Data to process:
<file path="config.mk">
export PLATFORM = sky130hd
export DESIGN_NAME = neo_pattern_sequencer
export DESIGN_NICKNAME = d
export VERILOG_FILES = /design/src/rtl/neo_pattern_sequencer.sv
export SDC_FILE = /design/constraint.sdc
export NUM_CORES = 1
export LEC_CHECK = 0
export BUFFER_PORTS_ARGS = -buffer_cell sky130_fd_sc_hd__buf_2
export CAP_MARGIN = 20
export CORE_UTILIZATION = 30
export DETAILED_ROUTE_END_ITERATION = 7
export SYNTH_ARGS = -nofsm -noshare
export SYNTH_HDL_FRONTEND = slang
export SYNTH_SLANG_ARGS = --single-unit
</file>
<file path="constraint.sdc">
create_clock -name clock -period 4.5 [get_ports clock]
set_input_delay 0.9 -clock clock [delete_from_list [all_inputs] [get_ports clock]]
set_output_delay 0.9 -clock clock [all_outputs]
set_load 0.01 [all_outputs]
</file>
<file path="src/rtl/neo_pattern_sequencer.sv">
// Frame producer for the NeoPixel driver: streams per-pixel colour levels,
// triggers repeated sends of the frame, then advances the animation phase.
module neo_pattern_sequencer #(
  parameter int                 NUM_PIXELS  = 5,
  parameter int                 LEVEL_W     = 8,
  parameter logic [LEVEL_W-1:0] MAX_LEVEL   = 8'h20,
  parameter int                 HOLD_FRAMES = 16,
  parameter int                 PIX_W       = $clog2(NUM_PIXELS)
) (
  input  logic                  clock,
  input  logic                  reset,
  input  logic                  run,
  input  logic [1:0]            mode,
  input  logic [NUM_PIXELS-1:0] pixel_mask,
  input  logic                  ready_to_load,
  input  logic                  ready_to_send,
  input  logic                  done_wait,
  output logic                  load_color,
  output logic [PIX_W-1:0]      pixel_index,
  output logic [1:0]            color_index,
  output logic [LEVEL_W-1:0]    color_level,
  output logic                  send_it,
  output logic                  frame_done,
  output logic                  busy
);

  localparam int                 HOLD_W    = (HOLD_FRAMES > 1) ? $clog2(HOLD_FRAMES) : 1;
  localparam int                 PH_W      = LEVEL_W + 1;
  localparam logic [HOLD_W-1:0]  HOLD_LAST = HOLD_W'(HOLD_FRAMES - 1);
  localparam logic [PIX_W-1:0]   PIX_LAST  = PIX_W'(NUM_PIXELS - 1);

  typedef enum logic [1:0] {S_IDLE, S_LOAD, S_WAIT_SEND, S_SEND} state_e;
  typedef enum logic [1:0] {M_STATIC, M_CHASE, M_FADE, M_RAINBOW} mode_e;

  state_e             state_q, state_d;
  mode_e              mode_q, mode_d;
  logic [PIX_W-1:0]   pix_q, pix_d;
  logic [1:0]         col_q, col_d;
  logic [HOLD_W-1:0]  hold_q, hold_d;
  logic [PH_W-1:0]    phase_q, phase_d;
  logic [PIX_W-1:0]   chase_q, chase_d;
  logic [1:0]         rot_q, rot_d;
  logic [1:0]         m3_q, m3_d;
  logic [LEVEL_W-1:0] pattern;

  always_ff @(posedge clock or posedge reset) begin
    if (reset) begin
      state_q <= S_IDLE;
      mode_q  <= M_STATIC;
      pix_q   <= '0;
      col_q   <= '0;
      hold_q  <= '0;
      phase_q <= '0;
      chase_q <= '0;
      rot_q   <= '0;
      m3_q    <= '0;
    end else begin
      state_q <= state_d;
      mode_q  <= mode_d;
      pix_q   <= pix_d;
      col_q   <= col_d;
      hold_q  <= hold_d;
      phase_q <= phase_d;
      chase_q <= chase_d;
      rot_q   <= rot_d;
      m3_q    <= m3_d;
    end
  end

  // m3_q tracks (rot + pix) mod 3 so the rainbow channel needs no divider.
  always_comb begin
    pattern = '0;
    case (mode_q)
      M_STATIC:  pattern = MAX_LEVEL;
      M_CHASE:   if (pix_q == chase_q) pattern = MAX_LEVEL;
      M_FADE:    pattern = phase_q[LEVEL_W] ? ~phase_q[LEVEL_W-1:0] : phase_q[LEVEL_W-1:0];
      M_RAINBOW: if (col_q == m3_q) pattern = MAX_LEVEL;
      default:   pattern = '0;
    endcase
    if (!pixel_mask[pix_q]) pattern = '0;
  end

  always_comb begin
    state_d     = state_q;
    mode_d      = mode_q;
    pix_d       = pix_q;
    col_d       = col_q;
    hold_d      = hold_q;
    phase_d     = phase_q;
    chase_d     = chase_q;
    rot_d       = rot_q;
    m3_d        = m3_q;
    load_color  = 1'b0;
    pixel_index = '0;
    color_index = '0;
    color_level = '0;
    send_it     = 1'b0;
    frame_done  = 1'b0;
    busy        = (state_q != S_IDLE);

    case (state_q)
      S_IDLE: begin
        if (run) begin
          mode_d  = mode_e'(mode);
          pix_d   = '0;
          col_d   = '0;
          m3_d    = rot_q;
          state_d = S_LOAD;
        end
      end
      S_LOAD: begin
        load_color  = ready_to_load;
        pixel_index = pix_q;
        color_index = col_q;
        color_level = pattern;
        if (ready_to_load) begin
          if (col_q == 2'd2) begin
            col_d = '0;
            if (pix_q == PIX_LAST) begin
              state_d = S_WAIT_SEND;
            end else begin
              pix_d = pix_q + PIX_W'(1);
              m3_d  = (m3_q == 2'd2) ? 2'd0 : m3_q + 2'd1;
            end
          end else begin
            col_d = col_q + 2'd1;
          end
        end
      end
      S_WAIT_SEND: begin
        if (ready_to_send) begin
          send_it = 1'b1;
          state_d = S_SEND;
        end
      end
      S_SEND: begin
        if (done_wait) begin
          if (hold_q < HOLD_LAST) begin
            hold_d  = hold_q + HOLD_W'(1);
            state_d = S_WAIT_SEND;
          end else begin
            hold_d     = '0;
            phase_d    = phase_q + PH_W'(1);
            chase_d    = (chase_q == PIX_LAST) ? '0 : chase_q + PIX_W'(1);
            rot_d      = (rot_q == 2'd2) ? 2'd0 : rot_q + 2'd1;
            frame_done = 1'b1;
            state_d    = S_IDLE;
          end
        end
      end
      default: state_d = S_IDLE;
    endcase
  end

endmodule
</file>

Problem: Retype every record exactly, omitting nothing.

Response for this exercise:
<file path="config.mk">
export PLATFORM = sky130hd
export DESIGN_NAME = neo_pattern_sequencer
export DESIGN_NICKNAME = d
export VERILOG_FILES = /design/src/rtl/neo_pattern_sequencer.sv
export SDC_FILE = /design/constraint.sdc
export NUM_CORES = 1
export LEC_CHECK = 0
export BUFFER_PORTS_ARGS = -buffer_cell sky130_fd_sc_hd__buf_2
export CAP_MARGIN = 20
export CORE_UTILIZATION = 30
export DETAILED_ROUTE_END_ITERATION = 7
export SYNTH_ARGS = -nofsm -noshare
export SYNTH_HDL_FRONTEND = slang
export SYNTH_SLANG_ARGS = --single-unit
</file>
<file path="constraint.sdc">
create_clock -name clock -period 4.5 [get_ports clock]
set_input_delay 0.9 -clock clock [delete_from_list [all_inputs] [get_ports clock]]
set_output_delay 0.9 -clock clock [all_outputs]
set_load 0.01 [all_outputs]
</file>
<file path="src/rtl/neo_pattern_sequencer.sv">
// Frame producer for the NeoPixel driver: streams per-pixel colour levels,
// triggers repeated sends of the frame, then advances the animation phase.
module neo_pattern_sequencer #(
  parameter int                 NUM_PIXELS  = 5,
  parameter int                 LEVEL_W     = 8,
  parameter logic [LEVEL_W-1:0] MAX_LEVEL   = 8'h20,
  parameter int                 HOLD_FRAMES = 16,
  parameter int                 PIX_W       = $clog2(NUM_PIXELS)
) (
  input  logic                  clock,
  input  logic                  reset,
  input  logic                  run,
  input  logic [1:0]            mode,
  input  logic [NUM_PIXELS-1:0] pixel_mask,
  input  logic                  ready_to_load,
  input  logic                  ready_to_send,
  input  logic                  done_wait,
  output logic                  load_color,
  output logic [PIX_W-1:0]      pixel_index,
  output logic [1:0]            color_index,
  output logic [LEVEL_W-1:0]    color_level,
  output logic                  send_it,
  output logic                  frame_done,
  output logic                  busy
);

  localparam int                 HOLD_W    = (HOLD_FRAMES > 1) ? $clog2(HOLD_FRAMES) : 1;
  localparam int                 PH_W      = LEVEL_W + 1;
  localparam logic [HOLD_W-1:0]  HOLD_LAST = HOLD_W'(HOLD_FRAMES - 1);
  localparam logic [PIX_W-1:0]   PIX_LAST  = PIX_W'(NUM_PIXELS - 1);

  typedef enum logic [1:0] {S_IDLE, S_LOAD, S_WAIT_SEND, S_SEND} state_e;
  typedef enum logic [1:0] {M_STATIC, M_CHASE, M_FADE, M_RAINBOW} mode_e;

  state_e             state_q, state_d;
  mode_e              mode_q, mode_d;
  logic [PIX_W-1:0]   pix_q, pix_d;
  logic [1:0]         col_q, col_d;
  logic [HOLD_W-1:0]  hold_q, hold_d;
  logic [PH_W-1:0]    phase_q, phase_d;
  logic [PIX_W-1:0]   chase_q, chase_d;
  logic [1:0]         rot_q, rot_d;
  logic [1:0]         m3_q, m3_d;
  logic [LEVEL_W-1:0] pattern;

  always_ff @(posedge clock or posedge reset) begin
    if (reset) begin
      state_q <= S_IDLE;
      mode_q  <= M_STATIC;
      pix_q   <= '0;
      col_q   <= '0;
      hold_q  <= '0;
      phase_q <= '0;
      chase_q <= '0;
      rot_q   <= '0;
      m3_q    <= '0;
    end else begin
      state_q <= state_d;
      mode_q  <= mode_d;
      pix_q   <= pix_d;
      col_q   <= col_d;
      hold_q  <= hold_d;
      phase_q <= phase_d;
      chase_q <= chase_d;
      rot_q   <= rot_d;
      m3_q    <= m3_d;
    end
  end

  // m3_q tracks (rot + pix) mod 3 so the rainbow channel needs no divider.
  always_comb begin
    pattern = '0;
    case (mode_q)
      M_STATIC:  pattern = MAX_LEVEL;
      M_CHASE:   if (pix_q == chase_q) pattern = MAX_LEVEL;
      M_FADE:    pattern = phase_q[LEVEL_W] ? ~phase_q[LEVEL_W-1:0] : phase_q[LEVEL_W-1:0];
      M_RAINBOW: if (col_q == m3_q) pattern = MAX_LEVEL;
      default:   pattern = '0;
    endcase
    if (!pixel_mask[pix_q]) pattern = '0;
  end

  always_comb begin
    state_d     = state_q;
    mode_d      = mode_q;
    pix_d       = pix_q;
    col_d       = col_q;
    hold_d      = hold_q;
    phase_d     = phase_q;
    chase_d     = chase_q;
    rot_d       = rot_q;
    m3_d        = m3_q;
    load_color  = 1'b0;
    pixel_index = '0;
    color_index = '0;
    color_level = '0;
    send_it     = 1'b0;
    frame_done  = 1'b0;
    busy        = (state_q != S_IDLE);

    case (state_q)
      S_IDLE: begin
        if (run) begin
          mode_d  = mode_e'(mode);
          pix_d   = '0;
          col_d   = '0;
          m3_d    = rot_q;
          state_d = S_LOAD;
        end
      end
      S_LOAD: begin
        load_color  = ready_to_load;
        pixel_index = pix_q;
        color_index = col_q;
        color_level = pattern;
        if (ready_to_load) begin
          if (col_q == 2'd2) begin
            col_d = '0;
            if (pix_q == PIX_LAST) begin
              state_d = S_WAIT_SEND;
            end else begin
              pix_d = pix_q + PIX_W'(1);
              m3_d  = (m3_q == 2'd2) ? 2'd0 : m3_q + 2'd1;
            end
          end else begin
            col_d = col_q + 2'd1;
          end
        end
      end
      S_WAIT_SEND: begin
        if (ready_to_send) begin
          send_it = 1'b1;
          state_d = S_SEND;
        end
      end
      S_SEND: begin
        if (done_wait) begin
          if (hold_q < HOLD_LAST) begin
            hold_d  = hold_q + HOLD_W'(1);
            state_d = S_WAIT_SEND;
          end else begin
            hold_d     = '0;
            phase_d    = phase_q + PH_W'(1);
            chase_d    = (chase_q == PIX_LAST) ? '0 : chase_q + PIX_W'(1);
            rot_d      = (rot_q == 2'd2) ? 2'd0 : rot_q + 2'd1;
            frame_done = 1'b1;
            state_d    = S_IDLE;
          end
        end
      end
      default: state_d = S_IDLE;
    endcase
  end

endmodule
</file>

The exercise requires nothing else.